A* (pronounced “A-star”) is an algorithm for finding the shortest, or lowest-cost, path between two points in a network of possibilities, such as the roads between two cities or the squares a game character must cross. It was introduced by Peter Hart, Nils Nilsson, and Bertram Raphael in their 1968 paper “A Formal Basis for the Heuristic Determination of Minimum Cost Paths,” published in IEEE Transactions on Systems Science and Cybernetics. The work came out of the same Stanford Research Institute effort that built Shakey, an early mobile robot that needed to plan how to move around a room.

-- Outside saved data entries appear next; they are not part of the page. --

==> config.mk <==
export PLATFORM = sky130hd
export DESIGN_NAME = flash_cmd_seq
export DESIGN_NICKNAME = d
export VERILOG_FILES = /design/src/rtl/flash_seq_pkg.sv /design/src/rtl/fseq_rst_sync.sv /design/src/rtl/fseq_poll_timer.sv /design/src/rtl/fseq_judge.sv /design/src/rtl/fseq_fsm.sv /design/src/rtl/flash_cmd_seq.sv
export SDC_FILE = /design/constraint.sdc
export NUM_CORES = 1
export LEC_CHECK = 0
export CAP_MARGIN = 20
export CORE_AREA = 2 2 114 116
export CTS_CLUSTER_DIAMETER = 60
export CTS_CLUSTER_SIZE = 14
export DETAILED_ROUTE_END_ITERATION = 10
export DIE_AREA = 0 0 116 118
export DONT_BUFFER_PORTS = 1
export GPL_TIMING_DRIVEN = 0
export PLACE_DENSITY = 0.76
export SLEW_MARGIN = 20
export SYNTH_ARGS = -nofsm -noshare
export SYNTH_HDL_FRONTEND = slang
export SYNTH_SLANG_ARGS = --single-unit
export TNS_END_PERCENT = 30
==> constraint.sdc <==
create_clock -name clk -period 7.2 [get_ports clk]
set_input_delay 1.08 -clock clk [delete_from_list [all_inputs] [get_ports clk]]
set_output_delay 1.08 -clock clk [all_outputs]
set_load 0.05 [all_outputs]
==> src/rtl/flash_seq_pkg.sv <==
package flash_seq_pkg;

  localparam int HALF_W = 16;
  localparam int DW     = 2 * HALF_W;

  typedef enum logic [1:0] {
    OP_PROBE   = 2'd0,
    OP_ERASE   = 2'd1,
    OP_PROGRAM = 2'd2,
    OP_RSVD    = 2'd3
  } op_e;

  typedef enum logic [3:0] {
    S_IDLE,
    S_SETUP,
    S_SECOND,
    S_PCMD,
    S_PRD,
    S_IDM,
    S_IDD,
    S_RST,
    S_VRD,
    S_DONE
  } st_e;

  // same half-word on both devices
  function automatic logic [DW-1:0] both_halves(input logic [HALF_W-1:0] h);
    return {h, h};
  endfunction

  // 8-bit command code widened and sent to both devices
  function automatic logic [DW-1:0] cmd_word(input logic [7:0] c);
    return both_halves({{(HALF_W-8){1'b0}}, c});
  endfunction

  localparam logic [7:0] CODE_ARRAY  = 8'hFF;
  localparam logic [7:0] CODE_IDENT  = 8'h90;
  localparam logic [7:0] CODE_ESETUP = 8'h20;
  localparam logic [7:0] CODE_ECONF  = 8'hD0;
  localparam logic [7:0] CODE_PSETUP = 8'h40;
  localparam logic [7:0] CODE_STAT   = 8'h70;

  localparam logic [DW-1:0] MASK_READY = both_halves(16'h0080);
  localparam logic [DW-1:0] MASK_EERR  = both_halves(16'h0020);
  localparam logic [DW-1:0] MASK_PERR  = both_halves(16'h0010);
  localparam logic [DW-1:0] ID_MAKER   = both_halves(16'h0089);
  localparam logic [DW-1:0] ID_PART_T  = both_halves(16'h88F3);
  localparam logic [DW-1:0] ID_PART_B  = both_halves(16'h88F4);

endpackage

==> src/rtl/fseq_rst_sync.sv <==
module fseq_rst_sync (
  input  logic clk,
  input  logic rst_n,
  output logic rst_sync_n
);

  logic [1:0] sync_q;

  always_ff @(posedge clk or negedge rst_n) begin
    if (!rst_n) sync_q <= 2'b00;
    else        sync_q <= {sync_q[0], 1'b1};
  end

  assign rst_sync_n = sync_q[1];

endmodule

==> src/rtl/fseq_poll_timer.sv <==
module fseq_poll_timer #(
  parameter int POLL_LIMIT = 16
) (
  input  logic clk,
  input  logic rst_n,
  input  logic clr,
  input  logic step,
  output logic expired
);

  localparam int CW = $clog2(POLL_LIMIT + 1);
  localparam logic [CW-1:0] LAST = CW'(POLL_LIMIT - 1);

  logic [CW-1:0] cnt_q, cnt_d;
  logic          cnt_en;

  assign expired = (cnt_q == LAST);

  always_comb begin
    cnt_en = clr | (step & ~expired);
    cnt_d  = clr ? '0 : cnt_q + CW'(1);
  end

  always_ff @(posedge clk or negedge rst_n) begin
    if (!rst_n)      cnt_q <= '0;
    else if (cnt_en) cnt_q <= cnt_d;
  end

  assert_poll_count_bound_R11: assert property (@(posedge clk) disable iff (!rst_n)
    cnt_q <= LAST);

  assert_poll_count_step_R11: assert property (@(posedge clk) disable iff (!rst_n)
    (step && !clr && !expired) |=> (cnt_q == $past(cnt_q) + CW'(1)));

endmodule

==> src/rtl/fseq_judge.sv <==
module fseq_judge
  import flash_seq_pkg::*;
(
  input  op_e           op,
  input  logic          timed_out,
  input  logic [DW-1:0] status,
  input  logic [DW-1:0] maker,
  input  logic [DW-1:0] part,
  input  logic [DW-1:0] readback,
  input  logic [DW-1:0] written,
  output logic          ok
);

  always_comb begin
    unique case (op)
      OP_PROBE:   ok = (maker == ID_MAKER) && ((part == ID_PART_T) || (part == ID_PART_B));
      OP_ERASE:   ok = !timed_out && ((status & MASK_EERR) == '0);
      OP_PROGRAM: ok = !timed_out && ((status & MASK_PERR) == '0) && (readback == written);
      default:    ok = 1'b0;
    endcase
  end

endmodule

==> src/rtl/fseq_fsm.sv <==
module fseq_fsm
  import flash_seq_pkg::*;
#(
  parameter int AW = 22
) (
  input  logic          clk,
  input  logic          rst_n,
  input  logic          op_valid,
  input  logic [1:0]    op_code,
  input  logic [AW-1:0] op_addr,
  input  logic [DW-1:0] op_wdata,
  input  logic          bus_ack,
  input  logic [DW-1:0] bus_rdata,
  input  logic          poll_expired,
  input  logic          judge_ok,
  output logic          busy,
  output logic          done,
  output logic          pass,
  output logic          timeout,
  output logic          bus_req,
  output logic          bus_we,
  output logic [AW-1:0] bus_addr,
  output logic [DW-1:0] bus_wdata,
  output logic          poll_clr,
  output logic          poll_step,
  output op_e           op_q,
  output logic          to_q,
  output logic [DW-1:0] stat_q,
  output logic [DW-1:0] maker_q,
  output logic [DW-1:0] part_q,
  output logic [DW-1:0] vrd_q,
  output logic [DW-1:0] data_q
);

  st_e           st_q, st_d;
  logic [AW-1:0] addr_q;
  logic          accept, ready, to_set;

  assign accept    = (st_q == S_IDLE) && op_valid;
  assign ready     = (bus_rdata & MASK_READY) == MASK_READY;
  assign poll_clr  = accept;
  assign poll_step = (st_q == S_PRD) && bus_ack && !ready;

  // next state
  always_comb begin
    st_d   = st_q;
    to_set = 1'b0;
    unique case (st_q)
      S_IDLE:   if (op_valid) st_d = (op_e'(op_code) == OP_RSVD) ? S_DONE : S_SETUP;
      S_SETUP:  if (bus_ack) st_d = (op_q == OP_PROBE) ? S_IDM : S_SECOND;
      S_SECOND: if (bus_ack) st_d = S_PCMD;
      S_PCMD:   if (bus_ack) st_d = S_PRD;
      S_PRD: begin
        if (bus_ack) begin
          if (ready) begin
            st_d = S_RST;
          end else if (poll_expired) begin
            st_d   = S_RST;
            to_set = 1'b1;
          end else begin
            st_d = S_PCMD;
          end
        end
      end
      S_IDM:    if (bus_ack) st_d = S_IDD;
      S_IDD:    if (bus_ack) st_d = S_RST;
      S_RST:    if (bus_ack) st_d = (op_q == OP_PROGRAM && !to_q) ? S_VRD : S_DONE;
      S_VRD:    if (bus_ack) st_d = S_DONE;
      S_DONE:   st_d = S_IDLE;
      default:  st_d = S_IDLE;
    endcase
  end

  // bus drive
  always_comb begin
    bus_req   = 1'b0;
    bus_we    = 1'b0;
    bus_addr  = addr_q;
    bus_wdata = '0;
    unique case (st_q)
      S_SETUP: begin
        bus_req = 1'b1;
        bus_we  = 1'b1;
        if (op_q == OP_PROBE) begin
          bus_addr  = '0;
          bus_wdata = cmd_word(CODE_IDENT);
        end else if (op_q == OP_ERASE) begin
          bus_wdata = cmd_word(CODE_ESETUP);
        end else begin
          bus_wdata = cmd_word(CODE_PSETUP);
        end
      end
      S_SECOND: begin
        bus_req   = 1'b1;
        bus_we    = 1'b1;
        bus_wdata = (op_q == OP_ERASE) ? cmd_word(CODE_ECONF) : data_q;
      end
      S_PCMD: begin
        bus_req   = 1'b1;
        bus_we    = 1'b1;
        bus_wdata = cmd_word(CODE_STAT);
      end
      S_PRD, S_VRD: bus_req = 1'b1;
      S_IDM: begin
        bus_req  = 1'b1;
        bus_addr = '0;
      end
      S_IDD: begin
        bus_req  = 1'b1;
        bus_addr = AW'(1);
      end
      S_RST: begin
        bus_req   = 1'b1;
        bus_we    = 1'b1;
        bus_addr  = (op_q == OP_PROBE) ? '0 : addr_q;
        bus_wdata = cmd_word(CODE_ARRAY);
      end
      default: ;
    endcase
  end

  always_ff @(posedge clk or negedge rst_n) begin
    if (!rst_n) st_q <= S_IDLE;
    else        st_q <= st_d;
  end

  always_ff @(posedge clk or negedge rst_n) begin
    if (!rst_n) begin
      op_q   <= OP_PROBE;
      addr_q <= '0;
      data_q <= '0;
    end else if (accept) begin
      op_q   <= op_e'(op_code);
      addr_q <= op_addr;
      data_q <= op_wdata;
    end
  end

  always_ff @(posedge clk or negedge rst_n) begin
    if (!rst_n)           to_q <= 1'b0;
    else if (accept)      to_q <= 1'b0;
    else if (to_set)      to_q <= 1'b1;
  end

  always_ff @(posedge clk or negedge rst_n) begin
    if (!rst_n)                          stat_q <= '0;
    else if (st_q == S_PRD && bus_ack)   stat_q <= bus_rdata;
  end

  always_ff @(posedge clk or negedge rst_n) begin
    if (!rst_n)                          maker_q <= '0;
    else if (st_q == S_IDM && bus_ack)   maker_q <= bus_rdata;
  end

  always_ff @(posedge clk or negedge rst_n) begin
    if (!rst_n)                          part_q <= '0;
    else if (st_q == S_IDD && bus_ack)   part_q <= bus_rdata;
  end

  always_ff @(posedge clk or negedge rst_n) begin
    if (!rst_n)                          vrd_q <= '0;
    else if (st_q == S_VRD && bus_ack)   vrd_q <= bus_rdata;
  end

  assign busy    = (st_q != S_IDLE);
  assign done    = (st_q == S_DONE);
  assign pass    = done && judge_ok;
  assign timeout = done && to_q;

  assert_bus_hold_R2: assert property (@(posedge clk) disable iff (!rst_n)
    (bus_req && !bus_ack) |=> (bus_req && $stable(bus_we) && $stable(bus_addr) && $stable(bus_wdata)));

  assert_cmd_halves_R3: assert property (@(posedge clk) disable iff (!rst_n)
    (bus_req && bus_we && !(st_q == S_SECOND && op_q == OP_PROGRAM))
      |-> (bus_wdata[DW-1:HALF_W] == bus_wdata[HALF_W-1:0]));

  assert_poll_read_after_cmd_R6: assert property (@(posedge clk) disable iff (!rst_n)
    $rose(st_q == S_PRD) |-> ($past(st_q) == S_PCMD));

  assert_done_after_readarray_R7: assert property (@(posedge clk) disable iff (!rst_n)
    done |-> ($past(st_q) == S_RST || $past(st_q) == S_VRD || $past(st_q) == S_IDLE));

  assert_timeout_fails_R11: assert property (@(posedge clk) disable iff (!rst_n)
    timeout |-> !pass);

  assert_done_pulse_R12: assert property (@(posedge clk) disable iff (!rst_n)
    done |=> !done);

  assert_flags_with_done_R12: assert property (@(posedge clk) disable iff (!rst_n)
    (pass || timeout) |-> done);

endmodule

==> src/rtl/flash_cmd_seq.sv <==
module flash_cmd_seq
  import flash_seq_pkg::*;
#(
  parameter int AW         = 22,
  parameter int POLL_LIMIT = 16
) (
  input  logic          clk,
  input  logic          rst_n,
  input  logic          op_valid,
  input  logic [1:0]    op_code,
  input  logic [AW-1:0] op_addr,
  input  logic [DW-1:0] op_wdata,
  output logic          busy,
  output logic          done,
  output logic          pass,
  output logic          timeout,
  output logic          bus_req,
  output logic          bus_we,
  output logic [AW-1:0] bus_addr,
  output logic [DW-1:0] bus_wdata,
  input  logic          bus_ack,
  input  logic [DW-1:0] bus_rdata
);

  logic          rst_sync_n;
  logic          poll_clr, poll_step, poll_expired, judge_ok, to_q;
  op_e           op_q;
  logic [DW-1:0] stat_q, maker_q, part_q, vrd_q, data_q;

  fseq_rst_sync i_rst_sync (
    .clk        (clk),
    .rst_n      (rst_n),
    .rst_sync_n (rst_sync_n)
  );

  fseq_poll_timer #(.POLL_LIMIT(POLL_LIMIT)) i_poll_timer (
    .clk     (clk),
    .rst_n   (rst_sync_n),
    .clr     (poll_clr),
    .step    (poll_step),
    .expired (poll_expired)
  );

  fseq_judge i_judge (
    .op        (op_q),
    .timed_out (to_q),
    .status    (stat_q),
    .maker     (maker_q),
    .part      (part_q),
    .readback  (vrd_q),
    .written   (data_q),
    .ok        (judge_ok)
  );

  fseq_fsm #(.AW(AW)) i_fsm (
    .clk          (clk),
    .rst_n        (rst_sync_n),
    .op_valid     (op_valid),
    .op_code      (op_code),
    .op_addr      (op_addr),
    .op_wdata     (op_wdata),
    .bus_ack      (bus_ack),
    .bus_rdata    (bus_rdata),
    .poll_expired (poll_expired),
    .judge_ok     (judge_ok),
    .busy         (busy),
    .done         (done),
    .pass         (pass),
    .timeout      (timeout),
    .bus_req      (bus_req),
    .bus_we       (bus_we),
    .bus_addr     (bus_addr),
    .bus_wdata    (bus_wdata),
    .poll_clr     (poll_clr),
    .poll_step    (poll_step),
    .op_q         (op_q),
    .to_q         (to_q),
    .stat_q       (stat_q),
    .maker_q      (maker_q),
    .part_q       (part_q),
    .vrd_q        (vrd_q),
    .data_q       (data_q)
  );

endmodule

==> out/results.tsv <==
metric	value	unit
layout_common_cells	167 x dfrtp_1, 154 x mux2_2, 41 x and2_1	
clockBufferDepth	2	
nets	709	
finalCritPeriodShare	0.5889	
cts_resized	0	
rsz0062_at_grt	false	
slew_viol_final	0	
grt_pass1_wl	28150	um
synth_edf_count	0	
dp_hpwl	13660	um
synthTopCellsByArea	dfrtp_1 55%, mux2_2 23%, xnor2_1 3.4%, and2_1 3.3%, o21ai_0 1.2%	
clk_latency	0.43	ns
drcViolationCount	0	
start_kind	flip-flop	
busiest_layer	met2	
cts.sinks	168	
tns	0	ns
cellLeakagePower	3.731	nW
vias	4793	
cts_tree	yes	
fin_crit	4.240	ns
synth_area_leader_cell	dfrtp_1	
synthesis.area	7671	um^2
grt_overflow	0	
grt_max_degree	57	
synth_top_area_frac	0.5480	
start_util	0.6179	
fin_ws	2.960	ns
crit_required	6.12	ns
ys_seq_elements	168	
ys.flop_type	dfrtp_1	
path_class	reg2out	
cp_max_fo	10	
hold_class	reg2async	
grt_usage	0.2786	
ant_nets	0	
place_ws	3.449	ns
cts_setup_buffers	0	
drive_gt1_frac	0.3424	
drt_iter0_drc	307	
synth_nets	687	
slew_headroom	0.2134	
dieArea	13690	um^2
core-area	12410	um^2
gr-usage-met2	0.4295	
die_h	118	um
cts_hold_buf	0	
viasPerCell	5.991	
yosysUniqueCellTypes	52	
grt.met1_usage	0.3753	
syn_to_final_growth	12.17	%
diodes	0	
wl_per_cell	22.89	um
clk_pin_slew	0.06	ns
power.density	538.4	nW/um^2
gp_congestion	0.9249	
end_kind	output pin	
max_freq	235.9	MHz
met3_usage	0.08496	
h-tree-depth	4	
grt_pass1_vias	5067	
finalSetupViolCount	0	
finalWirelength	18310	um
synthArstFlopShare	1.000	
drt_first_pass_iters	6	
status	finished clean	
ys_seq_area_frac	0.5480	
mostFrequentLayoutCell	dfrtp_1	
antenna_found_initial	0	
worstMarginPinSlew	1.175	ns
io_buffers	0	
root_buffer	clkbuf_16	
hold_violations	0	
yosysWarnings	0	
drv_cap	0	
fin_util	0.6931	
worstPathArrival	3.16	ns
finClkSkew	0.007093	ns
irDropWorstVdd	0.3158	mV
std_cell_rows	41	
die_w	116	um
syn_inst	593	
numCtsBuffers	17	
io_pins	152	
syn_area_per_cell	12.94	um^2
==> critical path, stage by stage (launching register included) <==
cell,delay (ns)
dfrtp_1,0.32
clkbuf_1,0.35
nor2b_1,0.09
clkbuf_1,0.24
nor4_2,0.68
clkbuf_1,0.48
and2_1,0.55
==> final timing paths <==
path / startpoint / end / slack, ns / depth (start not counted)
min in group clk: i_rst_sync.sync_q[0] / i_rst_sync.sync_q[1] / 0.35 / 0
worst max-delay path: i_fsm.op_q[1] / bus_wdata[30] / 2.96 / 6
max in group asynchronous: i_rst_sync.sync_q[1] / i_fsm.data_q[3] / 6.03 / 2
worst min-delay path: i_rst_sync.sync_q[1] / i_fsm.part_q[16] / 0.27 / 0
worst min register to register: i_rst_sync.sync_q[1] / i_fsm.part_q[16] / 0.27 / 0
worst max register to register: i_fsm.st_q[3] / i_fsm.part_q[24] / 4.95 / 5
==> stage by stage <==
stage	hold WS, ns	std cells	power (mW)	area, um^2
after global placement	0.3385	765	3.563	7886
after global routing	0.3163	800	4.857	8605
after CTS	0.2988	800	4.647	8605
after floorplan	0.3312	593	3.311	7671
final	0.2723	800	4.633	8605
after detailed placement	0.2863	768	3.654	7965
==> final cells by class <==
type | count | area (um^2)
clock inverter | 10 | 165.2
buffer | 31 | 192.7
timing repair buffer | 3 | 75.07
sequential | 168 | 4208
fill | 933 | 3810
inverter | 9 | 33.78
tap | 172 | 215.2
multi-input combinational | 385 | 3241
clock buffer | 22 | 474.2
==> state kept, by name, indices dropped and copies added (netlist names) <==
| name | count |
|---|---|
| i_fsm.addr_q | 22 |
| i_fsm.to_q | 1 |
| i_fsm.vrd_q | 32 |
| i_fsm.maker_q | 32 |
| i_rst_sync.sync_q | 2 |
| i_fsm.part_q | 32 |
| i_fsm.st_q | 4 |
| i_fsm.op_q | 2 |
| i_fsm.stat_q | 4 |
| i_poll_timer.cnt_q | 5 |
| i_fsm.data_q | 32 |
==> cell usage after synthesis (all sizes together), types with 2 or more instances <==
library cell,instances
a2111oi,2
a211o,2
a21o,10
a21oi,11
and2,41
buf,19
clkbuf,12
dfrtp,168
ha,2
inv,9
mux2,154
mux2i,2
nand2,23
nand2b,4
nand3,4
nand4,10
nand4b,2
nor2,19
nor2b,3
nor3,7
nor4,9
nor4b,5
nor4bb,3
o21ai,19
or2,2
xnor2,30
xor2,2
==> metal layers <==
metal	share of wire	up-vias	routed length (um)
li1	-	2142	-
met1	0.42	2428	7748
met2	0.48	189	8724
met3	0.078	34	1427
met4	0.023	0	414
met5	0	-	0
==> power breakdown <==
| group | switching (mW) | internal [mW] | leakage (nW) |
|---|---|---|---|
| clock | 0.369 | 0.610 | 0.303 |
| sequential | 0.299 | 1.37 | 2.08 |
| combinational | 1.29 | 0.691 | 1.35 |
| total | 1.96 | 2.67 | 3.73 |
==> cells by family after synthesis <==
family / synth area share
flip-flops: 0.5480
multiplexers: 0.2287
AND/OR/NAND/NOR: 0.1070
AO/OA/AOI/OAI: 0.04649
buffers and inverters: 0.02952
XOR/XNOR: 0.03654
adder cells (fa/ha/maj): 0.003262
other: 0.0004888
No activity file was read; power rests on OpenSTA's default activity.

The key idea is the heuristic, an educated guess about how far each option is from the goal. A blind search would explore the network in every direction equally, wasting effort. A* instead always expands the option that looks most promising, scoring each by the cost already spent to reach it plus an estimate of the cost remaining. When the estimate never overshoots the true remaining cost, A* is guaranteed to find the genuinely shortest path while exploring far fewer possibilities than an exhaustive search. That combination of optimality and efficiency is why the paper became a cornerstone of artificial intelligence.
Business readers encounter A* and its descendants constantly, usually without knowing it. It is the engine behind turn-by-turn driving directions, the movement of characters in video games, route planning for warehouse robots and delivery fleets, and step-by-step planning in many automated systems. Whenever software has to choose a good sequence of moves through a space of options under a clear cost, A* or a variant is a likely candidate.
The honest limit is that A* needs a well-defined map of states and moves and a reasonable cost estimate. When the space of possibilities is astronomically large, poorly defined, or changes constantly, plain A* runs out of memory or time, and practitioners turn to approximations, sampling-based planners, or learned policies. Even so, it remains a standard tool taught in every introductory AI course and embedded in production systems decades after its introduction.